The humanisms that provide the critical target of modern posthumanisms and their precursory anti-humanisms tend to be inheritors of Immanuel Kant’s “Copernican Revolution”. Kant explained the possibility of a priori knowledge by proposing that human minds construct or constitute the world rather than passively represent it. Kant does not just distinguish humans and nonhumans but makes the distinction central to his theory of objectivity and value. The most entrenched versions of this modern anthropocentrism are Instrumentalism and Transcendental Humanism (TH) which assert that the agency or being of nonhumans asymmetrically depend (a-depend) on that of humans:
- Instrumentalism claims that only humans or persons are authentic actors while the agency of nonhumans like animals or tools is constructed by or derived from the agency of humans.
- TH claims that the objectivity or being of nonhumans a-depends on humans.
Both positions are clearly defensible. In Philosophy of Technology instrumentalism (tool function a-depends on tool use) is the one that all critical theories of technology have to flog; and those (like Brandom and Davidson) who think that intentionality is “an essentially linguistic affair” ought to be instrumentalists about the putative intentionality of nonhumans.
Likewise, TH is extraordinarily well placed to legitimate a critical function for Philosophy because it can found its methodology on mooted invariants of human rationality or experience.
However, both place humans (or persons) in the position of “transcendental organizers”: implying a fundamental dualism, which defies natural or historical explanation – an accusation leveled at proponents of human exceptionalism by thinkers as otherwise disparate as Latour, Dennett and Delanda.

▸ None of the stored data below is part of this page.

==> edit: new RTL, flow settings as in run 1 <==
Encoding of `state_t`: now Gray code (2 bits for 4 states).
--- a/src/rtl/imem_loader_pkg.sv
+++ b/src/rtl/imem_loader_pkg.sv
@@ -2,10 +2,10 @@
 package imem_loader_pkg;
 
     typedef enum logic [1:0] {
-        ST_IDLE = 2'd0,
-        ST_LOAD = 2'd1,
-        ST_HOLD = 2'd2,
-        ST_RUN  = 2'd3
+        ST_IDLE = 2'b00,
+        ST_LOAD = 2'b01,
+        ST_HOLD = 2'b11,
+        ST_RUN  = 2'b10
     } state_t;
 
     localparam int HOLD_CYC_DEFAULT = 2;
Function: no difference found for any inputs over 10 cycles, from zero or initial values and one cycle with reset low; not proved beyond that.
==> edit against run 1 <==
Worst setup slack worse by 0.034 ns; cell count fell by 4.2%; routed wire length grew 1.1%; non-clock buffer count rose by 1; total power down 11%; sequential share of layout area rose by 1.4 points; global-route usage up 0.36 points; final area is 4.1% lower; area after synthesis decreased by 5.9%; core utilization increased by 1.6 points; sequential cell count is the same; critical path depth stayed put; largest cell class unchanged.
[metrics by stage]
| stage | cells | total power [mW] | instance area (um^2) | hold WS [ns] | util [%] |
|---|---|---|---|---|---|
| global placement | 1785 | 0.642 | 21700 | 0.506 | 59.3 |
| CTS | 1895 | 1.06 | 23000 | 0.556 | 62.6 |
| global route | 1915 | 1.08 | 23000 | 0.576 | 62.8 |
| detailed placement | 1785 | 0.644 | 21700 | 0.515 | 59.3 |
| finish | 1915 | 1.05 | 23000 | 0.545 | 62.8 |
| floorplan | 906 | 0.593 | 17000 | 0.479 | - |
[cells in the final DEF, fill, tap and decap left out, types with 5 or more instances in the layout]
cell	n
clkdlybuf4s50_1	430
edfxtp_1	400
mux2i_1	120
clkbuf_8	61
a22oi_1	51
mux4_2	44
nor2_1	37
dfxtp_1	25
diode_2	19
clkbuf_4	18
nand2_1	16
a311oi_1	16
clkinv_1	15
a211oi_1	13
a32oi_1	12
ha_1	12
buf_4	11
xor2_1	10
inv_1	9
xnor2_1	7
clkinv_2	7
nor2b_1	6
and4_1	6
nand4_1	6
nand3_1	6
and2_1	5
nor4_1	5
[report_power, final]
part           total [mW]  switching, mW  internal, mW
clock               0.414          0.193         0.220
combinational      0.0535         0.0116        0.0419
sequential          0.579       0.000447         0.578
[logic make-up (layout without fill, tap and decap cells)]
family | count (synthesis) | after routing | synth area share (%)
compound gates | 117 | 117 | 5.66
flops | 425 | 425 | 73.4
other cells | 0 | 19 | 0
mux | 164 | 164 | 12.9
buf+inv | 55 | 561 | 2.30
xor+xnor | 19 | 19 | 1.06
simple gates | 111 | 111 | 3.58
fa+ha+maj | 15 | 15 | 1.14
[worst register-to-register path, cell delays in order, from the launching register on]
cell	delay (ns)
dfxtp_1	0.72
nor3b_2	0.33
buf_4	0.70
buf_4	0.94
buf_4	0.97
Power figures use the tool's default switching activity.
File: src/rtl/sh7604_bsc.sv
// sh7604_bsc: bus state controller behind the SH7604 DMAC.
// Turns DBUS requests into external CS0..CS3 cycles with programmable waits and 4-beat bursts.
// Optional build macro: BSC_EXT_WAIT_EN (WAIT_N low stretches the final wait state).
module sh7604_bsc #(
    parameter int unsigned ADDR_W   = 27,
    parameter logic [15:0] WCR_INIT = 16'h00FF
) (
    input  logic              CLK,
    input  logic              RST,
    input  logic              CE_R,
    input  logic              CE_F,

    input  logic [31:0]       DBUS_A,
    input  logic [31:0]       DBUS_DI,
    output logic [31:0]       DBUS_DO,
    input  logic [3:0]        DBUS_BA,
    input  logic              DBUS_WE,
    input  logic              DBUS_REQ,
    input  logic              DBUS_BURST,
    input  logic              DBUS_LOCK,
    output logic              DBUS_WAIT,
    output logic              BSC_ACK,

    input  logic [31:0]       IBUS_A,
    input  logic [31:0]       IBUS_DI,
    input  logic              IBUS_WE,
    input  logic              IBUS_REQ,
    output logic [31:0]       IBUS_DO,
    output logic              IBUS_ACT,

    output logic [ADDR_W-1:0] A,
    input  logic [31:0]       DI,
    output logic [31:0]       DO,
    output logic [3:0]        CS_N,
    output logic              RD_N,
    output logic [3:0]        WE_N,
    input  logic              WAIT_N
);

    typedef enum logic [1:0] {StIdle, StT1, StTw, StT2} state_e;

    localparam logic [31:0] WcrAddr = 32'hFFFF_FFE8;
    localparam logic [15:0] WcrKey  = 16'hA55A;

    state_e              state_q, state_d;
    logic [ADDR_W-1:0]   a_q, a_d;
    logic [31:0]         do_q, do_d;
    logic [31:0]         dbus_do_q, dbus_do_d;
    logic [1:0]          wcnt_q, wcnt_d;
    logic [1:0]          beat_q, beat_d;
    logic [3:0]          cs_n_q, cs_n_d;
    logic                rd_n_q, rd_n_d;
    logic [3:0]          we_n_q, we_n_d;
    logic                ack_q, ack_d;
    logic [15:0]         wcr_q;
    logic [31:0]         ibus_do_q;

    logic                ext;
    logic [1:0]          req_area;
    logic [1:0]          req_wcnt;
    logic                start;
    logic                cap_rd;
    logic                tw_release;
    logic                reg_hit;
    logic                unused_bits;

    // Upper address bits beyond ADDR_W only take part in decode.
    assign unused_bits = ^{DBUS_A, WAIT_N};

    assign ext      = DBUS_A[31:29] != 3'b111;
    assign req_area = DBUS_A[26:25];
    assign reg_hit  = IBUS_REQ && (IBUS_A == WcrAddr);

`ifdef BSC_EXT_WAIT_EN
    assign tw_release = WAIT_N;
`else
    assign tw_release = 1'b1;
`endif

    // Wait count of the area addressed by the incoming request.
    always_comb begin
        req_wcnt = 2'd0;
        unique case (req_area)
            2'd0: req_wcnt = wcr_q[1:0];
            2'd1: req_wcnt = wcr_q[3:2];
            2'd2: req_wcnt = wcr_q[5:4];
            2'd3: req_wcnt = wcr_q[7:6];
        endcase
    end

    // Next-state, latched request fields and next strobe values.
    always_comb begin
        state_d   = state_q;
        a_d       = a_q;
        do_d      = do_q;
        dbus_do_d = dbus_do_q;
        wcnt_d    = wcnt_q;
        beat_d    = beat_q;
        cs_n_d    = cs_n_q;
        rd_n_d    = rd_n_q;
        we_n_d    = we_n_q;
        ack_d     = ack_q;
        start     = 1'b0;
        cap_rd    = 1'b0;

        unique case (state_q)
            StIdle: begin
                if (DBUS_REQ && ext) begin
                    start = 1'b1;
                end
            end
            StT1: begin
                if (wcnt_q != 2'd0) begin
                    state_d = StTw;
                end else begin
                    state_d = StT2;
                    cap_rd  = 1'b1;
                end
            end
            StTw: begin
                if (wcnt_q > 2'd1) begin
                    wcnt_d = wcnt_q - 2'd1;
                end else if (tw_release) begin
                    wcnt_d  = 2'd0;
                    state_d = StT2;
                    cap_rd  = 1'b1;
                end
            end
            StT2: begin
                if (DBUS_BURST && (beat_q != 2'd3)) begin
                    // Single-cycle follow-on beat; strobes stay asserted.
                    beat_d = beat_q + 2'd1;
                    a_d    = DBUS_A[ADDR_W-1:0];
                    do_d   = DBUS_DI;
                    cap_rd = 1'b1;
                end else if (DBUS_LOCK && DBUS_REQ && ext) begin
                    start = 1'b1;
                end else begin
                    state_d = StIdle;
                    cs_n_d  = 4'hF;
                    rd_n_d  = 1'b1;
                    we_n_d  = 4'hF;
                    ack_d   = 1'b0;
                end
            end
        endcase

        if (start) begin
            state_d = StT1;
            a_d     = DBUS_A[ADDR_W-1:0];
            do_d    = DBUS_DI;
            wcnt_d  = req_wcnt;
            beat_d  = 2'd0;
            cs_n_d  = ~(4'b0001 << req_area);
            rd_n_d  = DBUS_WE;
            we_n_d  = DBUS_WE ? ~DBUS_BA : 4'hF;
            ack_d   = 1'b1;
        end

        if (cap_rd) begin
            dbus_do_d = DI;
        end
    end

    // FSM state and registered bus outputs.
    always_ff @(posedge CLK) begin
        if (RST) begin
            state_q   <= StIdle;
            a_q       <= '0;
            do_q      <= 32'h0;
            dbus_do_q <= 32'h0;
            wcnt_q    <= 2'd0;
            beat_q    <= 2'd0;
            cs_n_q    <= 4'hF;
            rd_n_q    <= 1'b1;
            we_n_q    <= 4'hF;
            ack_q     <= 1'b0;
        end else if (CE_R) begin
            state_q   <= state_d;
            a_q       <= a_d;
            do_q      <= do_d;
            dbus_do_q <= dbus_do_d;
            wcnt_q    <= wcnt_d;
            beat_q    <= beat_d;
            cs_n_q    <= cs_n_d;
            rd_n_q    <= rd_n_d;
            we_n_q    <= we_n_d;
            ack_q     <= ack_d;
        end
    end

    // WCR write, accepted only with the unlock key in the upper half.
    always_ff @(posedge CLK) begin
        if (RST) begin
            wcr_q <= WCR_INIT;
        end else if (CE_R && reg_hit && IBUS_WE && (IBUS_DI[31:16] == WcrKey)) begin
            wcr_q <= IBUS_DI[15:0];
        end
    end

    // Register read data latched on the falling-phase enable.
    always_ff @(posedge CLK) begin
        if (RST) begin
            ibus_do_q <= 32'h0;
        end else if (CE_F) begin
            ibus_do_q <= reg_hit ? {16'h0000, wcr_q} : 32'h0;
        end
    end

    assign DBUS_WAIT = DBUS_REQ && ext && (state_q != StT2);
    assign DBUS_DO   = dbus_do_q;
    assign BSC_ACK   = ack_q;
    assign IBUS_DO   = ibus_do_q;
    assign IBUS_ACT  = reg_hit;
    assign A         = a_q;
    assign DO        = do_q;
    assign CS_N      = cs_n_q;
    assign RD_N      = rd_n_q;
    assign WE_N      = we_n_q;

endmodule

They are ethically problematic to the extent that they discount modes of being, affect or agency that are not paradigmatically human or wholly inhuman. Simple Humanism on the other hand merely asserts human distinctiveness and intrinsic worth rather than any constitutive role for human rationality or phenomenology in delineating the differences and values of others. It is entirely compatible with recognizing the distinctiveness and intrinsic worth of nonhumans. Thus it is possible for a philosopher to be a rigorous posthumanist, a simple humanist, and not a wuss.